TAPIS MODERNES ET CONTEMPORAINS
1925 et les différentes tendances du style Art déco
Contrairement à l'Exposition de 1900, l'Exposition internationale des arts décoratifs et industriels modernes de 1925 fut le témoin d'un puissant renouveau dans l'art du tapis. On peut dégager deux grands courants au sein d'une production foisonnante : un style fleuri pratiqué par les décorateurs et une tendance géométrisante plus épurée issue du cubisme.
L'intérêt de créateurs venus d'horizons très divers avait été éveillé dès avant la Première Guerre mondiale. Les Ballets russes de Diaghilev avaient mis la couleur à la mode, et le couturier Paul Poiret (pour qui Raoul Dufy travailla) avait créé en 1912 l'atelier Martine, dirigé par sa fille, où éclataient la rutilance des étoffes, des coussins et des tapis. En 1925, la présentation spectaculaire de ses réalisations sur trois péniches Amours, Délices et Orgues devait le ruiner. Dans ce même esprit exubérant, Jane Lévy donna des cartons pour des tapis à l'atelier Braquenié.

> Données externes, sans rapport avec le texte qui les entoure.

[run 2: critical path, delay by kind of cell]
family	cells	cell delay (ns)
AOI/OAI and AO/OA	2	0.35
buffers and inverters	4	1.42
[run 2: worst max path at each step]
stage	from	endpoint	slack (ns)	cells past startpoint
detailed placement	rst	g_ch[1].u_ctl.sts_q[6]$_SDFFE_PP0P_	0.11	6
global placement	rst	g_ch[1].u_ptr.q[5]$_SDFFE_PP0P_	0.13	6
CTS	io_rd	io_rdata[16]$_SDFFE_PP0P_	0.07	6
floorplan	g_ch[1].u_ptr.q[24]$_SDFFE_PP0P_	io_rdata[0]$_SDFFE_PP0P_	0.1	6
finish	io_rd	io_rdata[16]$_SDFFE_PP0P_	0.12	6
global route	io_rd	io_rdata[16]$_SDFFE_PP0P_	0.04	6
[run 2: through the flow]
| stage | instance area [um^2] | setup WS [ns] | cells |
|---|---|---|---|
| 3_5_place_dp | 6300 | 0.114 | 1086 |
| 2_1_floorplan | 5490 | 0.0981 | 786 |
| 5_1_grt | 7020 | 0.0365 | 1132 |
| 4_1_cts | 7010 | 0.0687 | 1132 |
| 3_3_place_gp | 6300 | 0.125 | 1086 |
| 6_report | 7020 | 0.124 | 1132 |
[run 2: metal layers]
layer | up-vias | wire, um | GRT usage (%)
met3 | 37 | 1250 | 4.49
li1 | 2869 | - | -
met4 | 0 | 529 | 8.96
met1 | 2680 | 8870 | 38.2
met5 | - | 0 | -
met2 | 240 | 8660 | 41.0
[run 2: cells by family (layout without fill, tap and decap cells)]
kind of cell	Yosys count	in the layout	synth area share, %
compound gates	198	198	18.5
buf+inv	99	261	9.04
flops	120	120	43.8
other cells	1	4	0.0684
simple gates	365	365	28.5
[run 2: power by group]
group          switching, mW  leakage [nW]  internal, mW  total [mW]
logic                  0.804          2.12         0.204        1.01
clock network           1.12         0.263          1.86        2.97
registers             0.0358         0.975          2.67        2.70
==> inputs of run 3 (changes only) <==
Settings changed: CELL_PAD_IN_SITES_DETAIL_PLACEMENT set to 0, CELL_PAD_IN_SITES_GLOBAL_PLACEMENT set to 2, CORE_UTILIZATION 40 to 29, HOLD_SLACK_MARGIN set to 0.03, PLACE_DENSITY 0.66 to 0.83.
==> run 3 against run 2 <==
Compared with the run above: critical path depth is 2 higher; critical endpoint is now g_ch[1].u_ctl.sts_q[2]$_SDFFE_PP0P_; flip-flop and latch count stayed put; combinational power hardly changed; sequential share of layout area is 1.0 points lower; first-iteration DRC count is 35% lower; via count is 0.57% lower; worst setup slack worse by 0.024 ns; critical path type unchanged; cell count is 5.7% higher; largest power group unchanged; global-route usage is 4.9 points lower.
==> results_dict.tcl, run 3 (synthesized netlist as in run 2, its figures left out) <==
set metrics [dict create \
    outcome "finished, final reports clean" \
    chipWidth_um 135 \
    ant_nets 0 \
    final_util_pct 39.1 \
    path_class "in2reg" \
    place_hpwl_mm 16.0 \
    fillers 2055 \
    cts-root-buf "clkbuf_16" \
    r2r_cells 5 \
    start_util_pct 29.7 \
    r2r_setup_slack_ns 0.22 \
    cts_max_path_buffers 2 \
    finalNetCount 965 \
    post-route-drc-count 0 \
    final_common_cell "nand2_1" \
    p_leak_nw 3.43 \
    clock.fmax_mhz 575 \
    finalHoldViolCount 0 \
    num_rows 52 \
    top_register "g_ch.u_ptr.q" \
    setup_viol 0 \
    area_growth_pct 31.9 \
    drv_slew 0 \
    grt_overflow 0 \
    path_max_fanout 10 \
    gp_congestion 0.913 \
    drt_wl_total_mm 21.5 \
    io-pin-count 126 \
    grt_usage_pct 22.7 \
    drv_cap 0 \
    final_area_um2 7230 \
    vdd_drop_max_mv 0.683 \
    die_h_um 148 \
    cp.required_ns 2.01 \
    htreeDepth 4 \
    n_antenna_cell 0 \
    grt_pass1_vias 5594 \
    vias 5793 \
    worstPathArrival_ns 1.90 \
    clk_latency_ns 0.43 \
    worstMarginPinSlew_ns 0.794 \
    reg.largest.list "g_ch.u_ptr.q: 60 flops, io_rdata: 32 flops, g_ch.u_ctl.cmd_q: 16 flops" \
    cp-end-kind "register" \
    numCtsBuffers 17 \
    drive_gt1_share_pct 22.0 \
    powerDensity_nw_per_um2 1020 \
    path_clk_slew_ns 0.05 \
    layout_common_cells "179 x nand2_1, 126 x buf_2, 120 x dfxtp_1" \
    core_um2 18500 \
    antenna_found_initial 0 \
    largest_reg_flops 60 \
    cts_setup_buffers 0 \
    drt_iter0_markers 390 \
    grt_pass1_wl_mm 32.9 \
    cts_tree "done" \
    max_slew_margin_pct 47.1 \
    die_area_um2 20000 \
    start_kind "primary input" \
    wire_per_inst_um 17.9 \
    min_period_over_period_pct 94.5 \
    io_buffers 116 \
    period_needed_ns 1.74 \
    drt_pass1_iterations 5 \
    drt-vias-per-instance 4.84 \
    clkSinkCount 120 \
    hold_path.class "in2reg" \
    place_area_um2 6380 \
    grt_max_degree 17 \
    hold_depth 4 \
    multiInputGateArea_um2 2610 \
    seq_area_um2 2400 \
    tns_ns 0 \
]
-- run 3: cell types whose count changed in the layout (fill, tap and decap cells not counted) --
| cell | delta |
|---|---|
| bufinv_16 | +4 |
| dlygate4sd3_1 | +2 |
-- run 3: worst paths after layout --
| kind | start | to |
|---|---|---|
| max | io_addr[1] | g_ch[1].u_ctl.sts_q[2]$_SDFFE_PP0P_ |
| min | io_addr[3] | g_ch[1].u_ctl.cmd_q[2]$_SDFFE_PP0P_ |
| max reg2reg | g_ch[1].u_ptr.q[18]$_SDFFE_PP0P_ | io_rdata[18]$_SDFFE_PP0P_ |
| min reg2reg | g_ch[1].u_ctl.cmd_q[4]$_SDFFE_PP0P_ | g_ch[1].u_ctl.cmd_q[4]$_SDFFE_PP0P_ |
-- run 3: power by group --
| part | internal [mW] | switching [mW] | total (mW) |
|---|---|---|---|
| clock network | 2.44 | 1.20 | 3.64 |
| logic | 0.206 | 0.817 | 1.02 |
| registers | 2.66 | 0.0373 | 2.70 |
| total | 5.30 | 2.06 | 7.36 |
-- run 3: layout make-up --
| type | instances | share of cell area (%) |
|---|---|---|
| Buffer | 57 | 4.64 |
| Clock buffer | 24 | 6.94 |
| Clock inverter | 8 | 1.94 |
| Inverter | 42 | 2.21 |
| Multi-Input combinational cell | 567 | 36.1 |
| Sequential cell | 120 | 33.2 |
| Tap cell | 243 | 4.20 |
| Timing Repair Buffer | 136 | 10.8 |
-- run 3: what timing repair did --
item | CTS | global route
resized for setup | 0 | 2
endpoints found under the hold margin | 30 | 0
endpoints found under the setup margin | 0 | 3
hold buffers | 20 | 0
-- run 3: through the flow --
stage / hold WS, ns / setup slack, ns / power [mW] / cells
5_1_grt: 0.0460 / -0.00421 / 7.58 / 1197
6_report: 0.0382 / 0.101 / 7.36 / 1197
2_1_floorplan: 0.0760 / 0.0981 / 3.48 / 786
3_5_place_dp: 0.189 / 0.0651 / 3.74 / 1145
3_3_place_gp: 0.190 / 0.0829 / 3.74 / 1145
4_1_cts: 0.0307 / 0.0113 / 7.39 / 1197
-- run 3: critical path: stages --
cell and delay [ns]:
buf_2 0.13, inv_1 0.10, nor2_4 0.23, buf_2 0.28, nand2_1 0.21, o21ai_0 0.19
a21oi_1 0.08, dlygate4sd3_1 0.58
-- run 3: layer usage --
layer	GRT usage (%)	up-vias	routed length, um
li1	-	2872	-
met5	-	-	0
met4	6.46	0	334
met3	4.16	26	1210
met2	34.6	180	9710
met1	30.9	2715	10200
`src/rtl/tcs_pkg.sv`:
```
package tcs_pkg;

    typedef enum logic [2:0] {
        ST_INIT   = 3'd0,
        ST_STATIC = 3'd1,
        ST_DYN    = 3'd2,
        ST_SYM    = 3'd3,
        ST_IDLE   = 3'd4
    } seq_state_e;

    localparam logic [1:0] PH_STATIC = 2'd0;
    localparam logic [1:0] PH_DYN    = 2'd1;
    localparam logic [1:0] PH_SYM    = 2'd2;
    localparam logic [1:0] PH_IDLE   = 2'd3;

endpackage

```
`src/rtl/tcs_len_calc.sv`:
```
module tcs_len_calc #(
    parameter int MT_W   = 16,
    parameter int SLOT_W = 8
) (
    input  logic [SLOT_W-1:0] static_slots_i,
    input  logic [MT_W-1:0]   slot_len_i,
    input  logic [MT_W-1:0]   dyn_len_i,
    input  logic [MT_W-1:0]   sym_len_i,
    input  logic [MT_W-1:0]   cycle_len_i,
    output logic [MT_W-1:0]   idle_len_o
);

    logic [MT_W-1:0] static_len;
    logic [MT_W-1:0] busy_len;

    // Idle time is whatever the cycle leaves after the three leading phases.
    always_comb begin
        static_len = MT_W'(static_slots_i) * slot_len_i;
        busy_len   = static_len + dyn_len_i + sym_len_i;
        idle_len_o = cycle_len_i - busy_len;
    end

endmodule

```
`src/rtl/tcs_cycle_ctr.sv`:
```
module tcs_cycle_ctr #(
    parameter int CYC_W = 6
) (
    input  logic             clk,
    input  logic             rst,
    input  logic             begin_evt_i,
    input  logic             end_evt_i,
    input  logic [CYC_W-1:0] max_cycle_i,
    output logic [CYC_W-1:0] cnt_o,
    output logic             start_o,
    output logic             at_max_o
);

    localparam logic [CYC_W-1:0] ONE_C = CYC_W'(1);

    typedef struct packed {
        logic [CYC_W-1:0] cnt;
        logic             start;
    } cregs_t;

    cregs_t cq, cd;

    assign at_max_o = (cq.cnt >= max_cycle_i);

    always_comb begin
        cd       = cq;
        cd.start = 1'b0;
        if (begin_evt_i) begin
            cd.cnt   = ONE_C;
            cd.start = 1'b1;
        end else if (end_evt_i) begin
            if (at_max_o) begin
                cd.cnt = '0;
            end else begin
                cd.cnt   = cq.cnt + ONE_C;
                cd.start = 1'b1;
            end
        end
    end

    always_ff @(posedge clk) begin
        if (rst) begin
            cq <= '0;
        end else begin
            cq <= cd;
        end
    end

    assign cnt_o   = cq.cnt;
    assign start_o = cq.start;

    // a strobe only accompanies a cycle number inside 1..max
    assert_start_in_range_R10: assert property (@(posedge clk) disable iff (rst)
        cq.start |-> (cq.cnt != '0) && (cq.cnt <= max_cycle_i));

    // a strobe following a running cycle carries the next number
    assert_step_by_one_R6: assert property (@(posedge clk) disable iff (rst)
        (cq.start && ($past(cq.cnt) != '0)) |-> (cq.cnt == CYC_W'($past(cq.cnt) + ONE_C)));

    // the number changes without a strobe only when it wraps to zero
    assert_silent_change_is_wrap_R7: assert property (@(posedge clk) disable iff (rst)
        (!cq.start && (cq.cnt != $past(cq.cnt))) |-> (cq.cnt == '0));

endmodule

```
`src/rtl/tcs_phase_ctrl.sv`:
```
module tcs_phase_ctrl
    import tcs_pkg::*;
#(
    parameter int MT_W   = 16,
    parameter int SLOT_W = 8
) (
    input  logic              clk,
    input  logic              rst,
    input  logic              mt_en_i,
    input  logic              run_i,
    input  logic              cyc_end_i,
    input  logic [SLOT_W-1:0] static_slots_i,
    input  logic [MT_W-1:0]   slot_len_i,
    input  logic [MT_W-1:0]   dyn_len_i,
    input  logic [MT_W-1:0]   sym_len_i,
    input  logic [MT_W-1:0]   idle_len_i,
    input  logic              max_nz_i,
    input  logic              at_max_i,
    output seq_state_e        state_o,
    output logic [SLOT_W-1:0] slot_o,
    output logic              begin_evt_o,
    output logic              end_evt_o
);

    localparam logic [MT_W-1:0]   ONE_MT = MT_W'(1);
    localparam logic [SLOT_W-1:0] ONE_SL = SLOT_W'(1);

    typedef struct packed {
        seq_state_e        st;
        logic [MT_W-1:0]   tick;
        logic [SLOT_W-1:0] slot;
    } regs_t;

    regs_t rq, rd;

    logic slot_done, dyn_done, sym_done, idle_done;

    always_comb begin
        slot_done = (rq.tick == slot_len_i - ONE_MT);
        dyn_done  = (rq.tick == dyn_len_i - ONE_MT);
        sym_done  = (rq.tick == sym_len_i - ONE_MT);
        idle_done = (rq.tick == idle_len_i - ONE_MT);
    end

    always_comb begin
        rd          = rq;
        begin_evt_o = 1'b0;
        end_evt_o   = 1'b0;
        unique case (rq.st)
            ST_INIT: begin
                if (mt_en_i && run_i && max_nz_i) begin
                    begin_evt_o = 1'b1;
                    rd.st       = ST_STATIC;
                    rd.tick     = '0;
                    rd.slot     = ONE_SL;
                end
            end
            ST_STATIC: begin
                if (mt_en_i) begin
                    if (slot_done) begin
                        rd.tick = '0;
                        if (rq.slot == static_slots_i) begin
                            rd.st = ST_DYN;
                        end else begin
                            rd.slot = rq.slot + ONE_SL;
                        end
                    end else begin
                        rd.tick = rq.tick + ONE_MT;
                    end
                end
            end
            ST_DYN: begin
                if (mt_en_i) begin
                    if (dyn_done) begin
                        rd.tick = '0;
                        if (sym_len_i == '0) begin
                            rd.st   = ST_IDLE;
                            rd.slot = '0;
                        end else begin
                            rd.st = ST_SYM;
                        end
                    end else begin
                        rd.tick = rq.tick + ONE_MT;
                    end
                end
            end
            ST_SYM: begin
                if (mt_en_i) begin
                    if (sym_done) begin
                        rd.tick = '0;
                        rd.st   = ST_IDLE;
                        rd.slot = '0;
                    end else begin
                        rd.tick = rq.tick + ONE_MT;
                    end
                end
            end
            ST_IDLE: begin
                if (cyc_end_i || (mt_en_i && idle_done)) begin
                    end_evt_o = 1'b1;
                    rd.tick   = '0;
                    if (at_max_i) begin
                        rd.st   = ST_INIT;
                        rd.slot = '0;
                    end else begin
                        rd.st   = ST_STATIC;
                        rd.slot = ONE_SL;
                    end
                end else if (mt_en_i) begin
                    rd.tick = rq.tick + ONE_MT;
                end
            end
            default: begin
                rd = '{st: ST_INIT, tick: '0, slot: '0};
            end
        endcase
    end

    always_ff @(posedge clk) begin
        if (rst) begin
            rq <= '{st: ST_INIT, tick: '0, slot: '0};
        end else begin
            rq <= rd;
        end
    end

    assign state_o = rq.st;
    assign slot_o  = rq.slot;

    // the static segment is always followed by the dynamic segment
    assert_static_then_dyn_R3: assert property (@(posedge clk) disable iff (rst)
        (($past(rq.st) == ST_STATIC) && (rq.st != ST_STATIC)) |-> (rq.st == ST_DYN));

    // after the dynamic segment, a zero symbol window leads straight to idle
    assert_dyn_exit_R4: assert property (@(posedge clk) disable iff (rst)
        (($past(rq.st) == ST_DYN) && (rq.st != ST_DYN))
            |-> (rq.st == ((sym_len_i == '0) ? ST_IDLE : ST_SYM)));

    // the slot number reads zero for the whole idle phase
    assert_idle_slot_clear_R5: assert property (@(posedge clk) disable iff (rst)
        (rq.st == ST_IDLE) |-> (rq.slot == '0));

    // leaving idle always means a new cycle or the start state
    assert_idle_exit_R3: assert property (@(posedge clk) disable iff (rst)
        (($past(rq.st) == ST_IDLE) && (rq.st != ST_IDLE))
            |-> ((rq.st == ST_STATIC) || (rq.st == ST_INIT)));

    // no macrotick and no cycle-end strobe leaves every timer frozen
    assert_hold_without_tick_R9: assert property (@(posedge clk) disable iff (rst)
        (!mt_en_i && !cyc_end_i) |=> $stable(rq));

    // a cycle-end strobe outside idle changes nothing
    assert_cyc_end_ignored_R8: assert property (@(posedge clk) disable iff (rst)
        (!mt_en_i && cyc_end_i && (rq.st != ST_IDLE)) |=> $stable(rq));

endmodule

```
`src/rtl/tdma_cycle_sequencer.sv`:
```
module tdma_cycle_sequencer
    import tcs_pkg::*;
#(
    parameter int MT_W   = 16,
    parameter int SLOT_W = 8,
    parameter int CYC_W  = 6
) (
    input  logic              clk,
    input  logic              rst,
    input  logic              mt_en_i,
    input  logic              run_i,
    input  logic              cyc_end_i,
    input  logic [SLOT_W-1:0] static_slots_i,
    input  logic [MT_W-1:0]   slot_len_i,
    input  logic [MT_W-1:0]   dyn_len_i,
    input  logic [MT_W-1:0]   sym_len_i,
    input  logic [MT_W-1:0]   cycle_len_i,
    input  logic [CYC_W-1:0]  max_cycle_i,
    output logic [1:0]        phase_o,
    output logic              active_o,
    output logic [CYC_W-1:0]  cycle_o,
    output logic [SLOT_W-1:0] slot_o,
    output logic              cyc_start_o
);

    logic [MT_W-1:0] idle_len;
    seq_state_e      state;
    logic            begin_evt;
    logic            end_evt;
    logic            at_max;
    logic            max_nz;

    assign max_nz = (max_cycle_i != '0);

    tcs_len_calc #(.MT_W(MT_W), .SLOT_W(SLOT_W)) u_len (
        .static_slots_i (static_slots_i),
        .slot_len_i     (slot_len_i),
        .dyn_len_i      (dyn_len_i),
        .sym_len_i      (sym_len_i),
        .cycle_len_i    (cycle_len_i),
        .idle_len_o     (idle_len)
    );

    tcs_phase_ctrl #(.MT_W(MT_W), .SLOT_W(SLOT_W)) u_phase (
        .clk            (clk),
        .rst            (rst),
        .mt_en_i        (mt_en_i),
        .run_i          (run_i),
        .cyc_end_i      (cyc_end_i),
        .static_slots_i (static_slots_i),
        .slot_len_i     (slot_len_i),
        .dyn_len_i      (dyn_len_i),
        .sym_len_i      (sym_len_i),
        .idle_len_i     (idle_len),
        .max_nz_i       (max_nz),
        .at_max_i       (at_max),
        .state_o        (state),
        .slot_o         (slot_o),
        .begin_evt_o    (begin_evt),
        .end_evt_o      (end_evt)
    );

    tcs_cycle_ctr #(.CYC_W(CYC_W)) u_cycle (
        .clk         (clk),
        .rst         (rst),
        .begin_evt_i (begin_evt),
        .end_evt_i   (end_evt),
        .max_cycle_i (max_cycle_i),
        .cnt_o       (cycle_o),
        .start_o     (cyc_start_o),
        .at_max_o    (at_max)
    );

    always_comb begin
        unique case (state)
            ST_STATIC: phase_o = PH_STATIC;
            ST_DYN:    phase_o = PH_DYN;
            ST_SYM:    phase_o = PH_SYM;
            default:   phase_o = PH_IDLE;
        endcase
        active_o = (state != ST_INIT);
    end

    // the cycle number is nonzero exactly while the sequencer is active
    assert_active_has_cycle_R2: assert property (@(posedge clk) disable iff (rst)
        active_o == (cycle_o != '0));

    // the start state raises no strobe
    assert_no_strobe_in_start_R1: assert property (@(posedge clk) disable iff (rst)
        !active_o |-> !cyc_start_o);

endmodule

```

Les grands décorateurs des années 1920 conçurent le tapis en fonction de son intégration à un ensemble mobilier. La tradition de raffinement et de qualité qui s'attache aux noms de la société Ruhlmann, de Louis Süe et André Mare, fondateurs en 1919 de La Compagnie des arts français, incita ces maisons importantes à s'adresser aux meilleurs ateliers d'Aubusson et de Felletin. Ruhlmann fit tisser de nombreux cartons d'après Gaudissart chez Braquenié, La Compagnie des arts français préférait l'atelier Lauer pour exécuter des compositions d'après André Mare, Gustave Jaulmes ou Paul Véra. Le décor floral domine ; il inclut souvent le motif de la rose stylisée caractéristique de l'époque, traitée dans des tons pastels ou assourdis.
Depuis 1924, Jules Leleu, autre décorateur prestigieux, travaillait avec Ivan Da Silva Bruhns, peintre brésilien qui est considéré comme le plus grand rénovateur de l'esthétique du tapis contemporain. Da Silva Bruhns avait sa propre fabrique à Savigny-sur-Orge, mais sa collaboration avec Leleu lui permit de faire tisser chez Lauer ou chez Braquenié des tapis au point noué, ciselés ensuite à la main. Le répertoire décoratif de ses tapis est plus sobre et la gamme colorée volontairement plus restreinte que celle des grandes maisons concurrentes. Sous contrat avec Leleu jusqu'en 1936, Da Silva Bruhns forma Paule Leleu, qui signa ensuite une gamme importante de tapis au point noué.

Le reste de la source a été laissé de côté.